==> /design/flow/design.v <==
`timescale 1ns / 1ps
module My74LS161(
	input CTP,
	input CTT,
	input CR,
	input CP,
	input load,
	input [3:0] P,
	output CO,
	output [3:0] Q
    );
	wire [3:0] D;
	reg [3:0] mid;
	assign CO = (&Q)&CTT;
	assign D = (!load)?P:
				  (CTP&CTT)?(Q+4'b0001):Q;
	assign Q=CR?mid:4'b0000;
	initial mid=4'b0000;
	always @(posedge CP)begin
		mid <= D;
	end
endmodule
`timescale 1ns / 1ps
module clock_10(
	input CP,
	input CTP,
	input CTT,
	input clear,
	output CO,
	output [3:0] Q
);
	wire CR;
	My74LS161 m0 (CTP,CTT,1'b1,CP,CR,4'b0000,trash,Q);
	assign CR = !(CO)&clear;
	assign CO=(Q[0]&Q[3])&CTT;
endmodule
<file path="/design/flow/config.mk">
export PLATFORM = sky130hd
export DESIGN_NAME = ps2_keyboard_driver
export DESIGN_NICKNAME = ps2_keyboard_driver
export VERILOG_FILES = /design/flow/design.v
export SDC_FILE = /design/flow/constraint.sdc
export NUM_CORES = 4
export LEC_CHECK = 1
export CORE_AREA = 10 10 110 110
export DIE_AREA = 0 0 120 120
</file>
<file path="/design/flow/design.v">
`timescale 1ns / 1ps
module ps2_keyboard_driver(
    input clk,
    input rst_n,
    input ps2k_clk,
    input ps2k_data,
    output reg done,
	 output reg rls_out, 
	 output reg xpd_out, 
    output reg [7:0] data);
    reg [2:0] signals=3'd0; 
    reg [3:0] byte_pointer;
    reg [9:0] buffer;
    wire starting;
	 reg release_pressN;
    reg expand;
    always@(posedge clk)begin
        signals<={signals[1:0],ps2k_clk};
    end
    assign starting= signals[2] & ~signals[1];
    always@(posedge clk)begin
        if(~rst_n)begin 
            byte_pointer<=4'h0;
				release_pressN<=0;
				expand<=0;
        end
        else begin
            if(starting)begin
                if(byte_pointer==4'd10)begin 
                    if(!buffer[0] && (^buffer[9:1]) && ps2k_data)begin  
                        if(buffer[8:1]==8'hf0) release_pressN<=1'b1; 
                        else if(buffer[8:1]==8'he0) expand<=1'b1; 
                        else begin 
									 rls_out<=release_pressN;
									 xpd_out<=expand;
									 release_pressN<=0;
									 expand<=0;
                            done<=1'b1;
                            data<=buffer[8:1];
                        end
                    end
                    buffer<=4'd0;
						  byte_pointer<=4'h0;
                end
                else begin
                    done<=1'b0;
                    buffer[byte_pointer]<=ps2k_data;
                    byte_pointer<=byte_pointer+4'h1;
                end
            end
        end
    end
endmodule
</file>
--- flow/run.sh ---
#!/bin/bash
# OpenROAD 26Q1-2900-gdf79404cd8, Yosys 0.63+post, stock flow scripts
make -C /OpenROAD-flow-scripts/flow DESIGN_CONFIG=/design/flow/config.mk WORK_HOME=/design/flow/orfs finish
--- flow/config.mk ---
export PLATFORM = sky130hd
export DESIGN_NAME = reg_bank
export DESIGN_NICKNAME = reg_bank
export VERILOG_FILES = /design/flow/design.v
export SDC_FILE = /design/flow/constraint.sdc
export NUM_CORES = 4
export LEC_CHECK = 1
export CORE_UTILIZATION = 40
--- flow/constraint.sdc ---
current_design reg_bank

set clk_period 5.6
set clk_io_pct 0.2

create_clock -name clk0 -period $clk_period [get_ports {clock}]

set non_clock_inputs [all_inputs -no_clocks]
set_input_delay [expr $clk_period * $clk_io_pct] -clock clk0 $non_clock_inputs
set_output_delay [expr $clk_period * $clk_io_pct] -clock clk0 [all_outputs]
--- flow/design.v ---
module reg_bank(
  input clock,
  input write_enable,
  input read_enable,
  input [4:0] rs1_addr,
  input [4:0] rs2_addr,
  input [4:0] rd_addr,
  input [31:0] write_data,
  output reg[31:0] rs1_data,
  output reg[31:0] rs2_data
);
  reg [31:0] regfile [31:0];
  integer i;
  initial begin
    for (i = 0;i < 32; i=i+1)
      regfile[i] = 32'b0;
  end
  always @(*) begin
    if(read_enable) begin
        rs1_data = (rs1_addr == 5'd0) ? 32'd0 : regfile[rs1_addr];
        rs2_data = (rs2_addr == 5'd0) ? 32'd0 : regfile[rs2_addr];
    end
  end
  always @(posedge clock) begin
    if (write_enable && (rd_addr != 5'd0)) begin
      regfile[rd_addr] <= write_data;
    end
  end
endmodule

WHAT YOU SHOULD DO: If a line of the data contains "assign", copy it out.

WRITTEN RESPONSE:
	assign CO = (&Q)&CTT;
	assign D = (!load)?P:
	assign Q=CR?mid:4'b0000;
	assign CR = !(CO)&clear;
	assign CO=(Q[0]&Q[3])&CTT;
    assign starting= signals[2] & ~signals[1];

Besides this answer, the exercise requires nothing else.